#### [PROBLEM TO WORK ON]
Check every line of the entries for "types", and copy the lines that hold it.

START THE RECORDS

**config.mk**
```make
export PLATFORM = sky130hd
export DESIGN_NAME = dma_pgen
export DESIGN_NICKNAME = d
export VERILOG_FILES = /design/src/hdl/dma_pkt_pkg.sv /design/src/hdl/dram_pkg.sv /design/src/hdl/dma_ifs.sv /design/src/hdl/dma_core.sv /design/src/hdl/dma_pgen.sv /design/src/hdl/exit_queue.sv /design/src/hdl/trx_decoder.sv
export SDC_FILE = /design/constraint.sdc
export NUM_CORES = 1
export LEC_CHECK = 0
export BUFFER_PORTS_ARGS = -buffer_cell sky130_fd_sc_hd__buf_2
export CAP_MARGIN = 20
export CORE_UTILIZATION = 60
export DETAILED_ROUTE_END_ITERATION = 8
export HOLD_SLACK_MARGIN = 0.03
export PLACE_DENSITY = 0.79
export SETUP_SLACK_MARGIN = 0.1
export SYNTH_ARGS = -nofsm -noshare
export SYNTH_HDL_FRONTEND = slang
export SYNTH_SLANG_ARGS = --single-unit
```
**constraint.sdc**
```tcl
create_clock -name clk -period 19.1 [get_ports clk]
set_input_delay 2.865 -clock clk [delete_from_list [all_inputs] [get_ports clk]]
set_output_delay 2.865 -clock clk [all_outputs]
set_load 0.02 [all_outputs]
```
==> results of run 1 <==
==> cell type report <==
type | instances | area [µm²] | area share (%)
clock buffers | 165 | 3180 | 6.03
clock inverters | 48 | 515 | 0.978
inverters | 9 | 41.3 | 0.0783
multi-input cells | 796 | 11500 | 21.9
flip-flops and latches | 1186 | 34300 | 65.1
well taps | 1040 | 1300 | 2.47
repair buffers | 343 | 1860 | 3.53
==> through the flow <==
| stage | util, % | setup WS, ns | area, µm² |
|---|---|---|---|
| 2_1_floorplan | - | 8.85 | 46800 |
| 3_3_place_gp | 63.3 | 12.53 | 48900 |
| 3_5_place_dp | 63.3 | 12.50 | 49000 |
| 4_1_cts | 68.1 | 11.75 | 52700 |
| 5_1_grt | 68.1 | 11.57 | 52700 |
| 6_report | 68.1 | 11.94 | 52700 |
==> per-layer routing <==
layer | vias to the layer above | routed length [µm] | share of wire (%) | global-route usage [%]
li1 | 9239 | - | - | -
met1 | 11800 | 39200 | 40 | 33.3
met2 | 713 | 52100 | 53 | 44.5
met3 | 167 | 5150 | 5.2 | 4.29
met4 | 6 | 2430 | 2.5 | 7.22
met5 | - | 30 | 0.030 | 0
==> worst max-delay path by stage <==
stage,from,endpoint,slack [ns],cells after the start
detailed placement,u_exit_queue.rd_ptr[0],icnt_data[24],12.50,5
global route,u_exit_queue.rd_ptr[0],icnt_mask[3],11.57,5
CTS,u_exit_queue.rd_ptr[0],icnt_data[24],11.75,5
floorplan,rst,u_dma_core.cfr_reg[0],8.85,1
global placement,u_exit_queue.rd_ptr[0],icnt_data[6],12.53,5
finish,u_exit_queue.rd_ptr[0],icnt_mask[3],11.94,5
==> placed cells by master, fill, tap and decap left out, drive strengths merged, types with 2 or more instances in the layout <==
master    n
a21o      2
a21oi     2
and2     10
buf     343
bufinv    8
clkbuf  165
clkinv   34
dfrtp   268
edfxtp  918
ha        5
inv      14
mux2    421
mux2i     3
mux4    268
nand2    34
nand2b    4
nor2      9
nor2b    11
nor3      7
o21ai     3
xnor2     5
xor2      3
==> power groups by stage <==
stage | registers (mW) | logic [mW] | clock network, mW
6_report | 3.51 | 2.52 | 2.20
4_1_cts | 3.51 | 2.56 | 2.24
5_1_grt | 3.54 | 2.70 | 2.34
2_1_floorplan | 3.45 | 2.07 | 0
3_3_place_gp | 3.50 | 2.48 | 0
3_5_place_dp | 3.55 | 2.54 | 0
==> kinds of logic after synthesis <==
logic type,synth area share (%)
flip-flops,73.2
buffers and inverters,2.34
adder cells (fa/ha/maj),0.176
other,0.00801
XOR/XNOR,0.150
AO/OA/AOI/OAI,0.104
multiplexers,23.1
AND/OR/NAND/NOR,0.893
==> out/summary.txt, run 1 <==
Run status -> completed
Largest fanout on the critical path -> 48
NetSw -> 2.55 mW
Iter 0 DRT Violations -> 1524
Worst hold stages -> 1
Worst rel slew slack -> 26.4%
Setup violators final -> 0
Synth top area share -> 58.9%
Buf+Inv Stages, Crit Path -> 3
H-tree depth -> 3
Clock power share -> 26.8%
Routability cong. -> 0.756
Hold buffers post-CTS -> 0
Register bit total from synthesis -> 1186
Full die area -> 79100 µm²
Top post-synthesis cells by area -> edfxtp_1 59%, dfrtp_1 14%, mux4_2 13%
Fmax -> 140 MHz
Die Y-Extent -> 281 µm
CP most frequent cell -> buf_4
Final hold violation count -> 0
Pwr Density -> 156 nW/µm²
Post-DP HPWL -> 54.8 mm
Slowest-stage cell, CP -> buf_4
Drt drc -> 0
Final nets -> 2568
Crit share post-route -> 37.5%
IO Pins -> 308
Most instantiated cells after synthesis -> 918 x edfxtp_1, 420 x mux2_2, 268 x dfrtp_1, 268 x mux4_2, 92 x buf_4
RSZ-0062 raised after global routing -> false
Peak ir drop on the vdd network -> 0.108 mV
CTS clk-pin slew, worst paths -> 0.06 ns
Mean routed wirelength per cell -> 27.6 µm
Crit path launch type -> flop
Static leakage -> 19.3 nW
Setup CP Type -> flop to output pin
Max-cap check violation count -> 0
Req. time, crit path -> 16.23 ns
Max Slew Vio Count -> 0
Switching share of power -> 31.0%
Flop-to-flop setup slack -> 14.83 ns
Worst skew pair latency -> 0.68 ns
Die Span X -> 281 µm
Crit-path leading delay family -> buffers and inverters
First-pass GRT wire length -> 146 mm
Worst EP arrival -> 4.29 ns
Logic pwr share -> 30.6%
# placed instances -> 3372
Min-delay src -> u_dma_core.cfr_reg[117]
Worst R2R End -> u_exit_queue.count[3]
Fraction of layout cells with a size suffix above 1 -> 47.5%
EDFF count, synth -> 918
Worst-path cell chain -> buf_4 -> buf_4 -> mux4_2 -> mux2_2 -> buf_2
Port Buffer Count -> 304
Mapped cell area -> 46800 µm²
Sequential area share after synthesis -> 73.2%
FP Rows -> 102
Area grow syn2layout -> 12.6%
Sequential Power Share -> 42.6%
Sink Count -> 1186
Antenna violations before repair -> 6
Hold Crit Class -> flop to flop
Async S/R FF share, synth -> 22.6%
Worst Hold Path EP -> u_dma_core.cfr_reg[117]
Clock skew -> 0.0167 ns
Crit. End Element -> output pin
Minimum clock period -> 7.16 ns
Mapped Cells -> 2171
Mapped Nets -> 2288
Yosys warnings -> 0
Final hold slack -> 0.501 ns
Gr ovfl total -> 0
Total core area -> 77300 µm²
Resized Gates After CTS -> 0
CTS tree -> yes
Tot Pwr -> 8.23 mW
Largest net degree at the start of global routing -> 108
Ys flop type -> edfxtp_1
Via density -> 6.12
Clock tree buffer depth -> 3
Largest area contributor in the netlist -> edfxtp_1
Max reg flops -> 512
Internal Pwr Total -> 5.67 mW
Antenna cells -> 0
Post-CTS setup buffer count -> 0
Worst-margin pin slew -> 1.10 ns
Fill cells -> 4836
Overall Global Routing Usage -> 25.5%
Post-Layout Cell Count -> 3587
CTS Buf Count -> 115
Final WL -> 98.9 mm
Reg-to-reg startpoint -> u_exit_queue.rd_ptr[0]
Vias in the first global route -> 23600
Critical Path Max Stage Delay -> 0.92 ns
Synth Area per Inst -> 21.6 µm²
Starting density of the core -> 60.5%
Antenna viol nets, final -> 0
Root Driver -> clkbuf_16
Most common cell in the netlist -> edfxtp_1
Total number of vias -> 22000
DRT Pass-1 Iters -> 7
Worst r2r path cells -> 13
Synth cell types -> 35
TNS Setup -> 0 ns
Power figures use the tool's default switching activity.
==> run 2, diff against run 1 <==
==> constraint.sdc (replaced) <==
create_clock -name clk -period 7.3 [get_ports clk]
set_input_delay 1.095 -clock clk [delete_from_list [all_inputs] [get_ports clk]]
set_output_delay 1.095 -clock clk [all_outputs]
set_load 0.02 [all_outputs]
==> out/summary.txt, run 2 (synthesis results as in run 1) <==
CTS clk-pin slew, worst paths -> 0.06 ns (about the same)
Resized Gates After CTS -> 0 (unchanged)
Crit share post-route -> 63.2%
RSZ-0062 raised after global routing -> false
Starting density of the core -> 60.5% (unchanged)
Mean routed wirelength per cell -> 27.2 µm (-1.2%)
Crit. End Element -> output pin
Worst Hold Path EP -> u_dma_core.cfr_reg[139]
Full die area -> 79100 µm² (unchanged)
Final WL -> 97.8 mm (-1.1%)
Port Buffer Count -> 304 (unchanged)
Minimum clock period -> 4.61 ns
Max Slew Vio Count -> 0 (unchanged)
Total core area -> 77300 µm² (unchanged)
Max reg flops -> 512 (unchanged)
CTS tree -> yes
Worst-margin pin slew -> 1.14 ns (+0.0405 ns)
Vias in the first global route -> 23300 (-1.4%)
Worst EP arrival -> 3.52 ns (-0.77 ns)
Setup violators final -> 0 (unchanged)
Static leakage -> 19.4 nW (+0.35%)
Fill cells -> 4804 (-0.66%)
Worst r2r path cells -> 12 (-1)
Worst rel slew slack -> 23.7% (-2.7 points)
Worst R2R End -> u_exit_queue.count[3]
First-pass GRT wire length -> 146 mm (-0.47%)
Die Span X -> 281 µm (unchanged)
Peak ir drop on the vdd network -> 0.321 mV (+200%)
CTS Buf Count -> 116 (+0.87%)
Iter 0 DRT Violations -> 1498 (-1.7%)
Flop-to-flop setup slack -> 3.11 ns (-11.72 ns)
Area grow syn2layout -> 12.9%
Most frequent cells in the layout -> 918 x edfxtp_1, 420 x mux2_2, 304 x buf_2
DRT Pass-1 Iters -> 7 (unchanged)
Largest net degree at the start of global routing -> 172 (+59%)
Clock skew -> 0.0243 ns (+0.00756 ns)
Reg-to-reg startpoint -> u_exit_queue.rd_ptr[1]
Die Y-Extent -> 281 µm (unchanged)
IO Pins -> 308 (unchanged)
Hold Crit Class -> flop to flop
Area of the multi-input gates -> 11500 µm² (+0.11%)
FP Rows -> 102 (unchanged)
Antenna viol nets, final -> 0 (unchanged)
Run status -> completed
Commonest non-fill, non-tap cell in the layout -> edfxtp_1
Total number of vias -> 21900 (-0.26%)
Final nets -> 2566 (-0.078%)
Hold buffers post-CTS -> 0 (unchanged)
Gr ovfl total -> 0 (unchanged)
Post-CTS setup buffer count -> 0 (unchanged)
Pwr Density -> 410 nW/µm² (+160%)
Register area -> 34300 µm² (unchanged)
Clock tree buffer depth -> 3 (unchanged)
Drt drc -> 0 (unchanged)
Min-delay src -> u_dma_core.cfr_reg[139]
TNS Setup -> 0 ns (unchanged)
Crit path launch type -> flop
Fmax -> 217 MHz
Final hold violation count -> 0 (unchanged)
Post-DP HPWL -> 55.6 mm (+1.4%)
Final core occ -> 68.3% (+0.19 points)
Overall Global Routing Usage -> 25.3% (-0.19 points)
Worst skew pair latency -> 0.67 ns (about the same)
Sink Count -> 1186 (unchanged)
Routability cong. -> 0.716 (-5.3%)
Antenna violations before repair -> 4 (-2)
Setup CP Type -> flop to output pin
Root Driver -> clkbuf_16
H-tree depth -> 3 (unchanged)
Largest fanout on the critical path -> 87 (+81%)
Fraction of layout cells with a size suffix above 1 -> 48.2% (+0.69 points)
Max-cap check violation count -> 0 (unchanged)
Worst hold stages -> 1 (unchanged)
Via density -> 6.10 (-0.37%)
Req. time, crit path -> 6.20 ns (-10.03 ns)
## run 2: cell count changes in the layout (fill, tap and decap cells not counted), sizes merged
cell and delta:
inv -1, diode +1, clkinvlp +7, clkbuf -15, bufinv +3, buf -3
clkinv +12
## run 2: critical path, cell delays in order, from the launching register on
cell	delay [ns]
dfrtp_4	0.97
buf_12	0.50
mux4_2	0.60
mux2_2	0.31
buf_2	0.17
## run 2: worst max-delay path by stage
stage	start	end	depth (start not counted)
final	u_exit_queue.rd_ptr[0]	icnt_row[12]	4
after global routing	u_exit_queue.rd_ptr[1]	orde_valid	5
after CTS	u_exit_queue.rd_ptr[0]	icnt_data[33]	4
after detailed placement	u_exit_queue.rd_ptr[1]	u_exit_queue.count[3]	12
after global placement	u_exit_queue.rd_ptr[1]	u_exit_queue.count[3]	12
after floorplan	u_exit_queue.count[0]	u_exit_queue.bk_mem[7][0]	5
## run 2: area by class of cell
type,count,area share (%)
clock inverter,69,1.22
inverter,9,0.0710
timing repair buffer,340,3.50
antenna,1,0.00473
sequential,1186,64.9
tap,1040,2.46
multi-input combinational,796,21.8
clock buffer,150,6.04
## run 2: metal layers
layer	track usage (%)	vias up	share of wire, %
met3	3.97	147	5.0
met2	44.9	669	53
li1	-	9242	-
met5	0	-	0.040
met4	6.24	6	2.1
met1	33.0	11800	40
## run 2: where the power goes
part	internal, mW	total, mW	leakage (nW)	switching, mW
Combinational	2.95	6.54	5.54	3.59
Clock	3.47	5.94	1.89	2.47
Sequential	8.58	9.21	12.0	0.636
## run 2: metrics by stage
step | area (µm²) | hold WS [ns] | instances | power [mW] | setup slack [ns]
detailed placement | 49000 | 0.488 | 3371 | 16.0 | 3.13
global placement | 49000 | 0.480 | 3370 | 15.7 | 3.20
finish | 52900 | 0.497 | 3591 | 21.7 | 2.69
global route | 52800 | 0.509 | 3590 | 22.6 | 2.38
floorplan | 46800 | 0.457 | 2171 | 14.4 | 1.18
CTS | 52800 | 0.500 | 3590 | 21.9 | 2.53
## config.mk

```make
export PLATFORM = sky130hd
export DESIGN_NAME = pmp_region_match
export DESIGN_NICKNAME = d
export VERILOG_FILES = /design/src/logic/pmp_rule_pkg.sv /design/src/logic/pmp_region_match.sv
export VERILOG_INCLUDE_DIRS = /design/src /design/src/logic
export SDC_FILE = /design/constraint.sdc
export NUM_CORES = 2
export LEC_CHECK = 0
export BUFFER_PORTS_ARGS = -buffer_cell sky130_fd_sc_hd__buf_4
export CAP_MARGIN = 10
export CORE_AREA = 5 5 615 617
export DETAILED_ROUTE_END_ITERATION = 10
export DIE_AREA = 0 0 620 622
export PLACE_DENSITY_LB_ADDON = 0.25
export SETUP_SLACK_MARGIN = 0.3
export SYNTH_ARGS = -nofsm -noshare
export SYNTH_HDL_FRONTEND = slang
export SYNTH_SLANG_ARGS = --single-unit
```

## constraint.sdc

```tcl
create_clock -name vclk -period 2.6
set_clock_uncertainty 0.2 [all_clocks]
set_input_delay 0.26 -clock vclk [all_inputs]
set_output_delay 0.26 -clock vclk [all_outputs]
set_load 0.01 [all_outputs]
```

END THE RECORDS

#### [SOLUTION TO THIS EXERCISE]
==> placed cells by master, fill, tap and decap left out, drive strengths merged, types with 2 or more instances in the layout <==
Synth cell types -> 35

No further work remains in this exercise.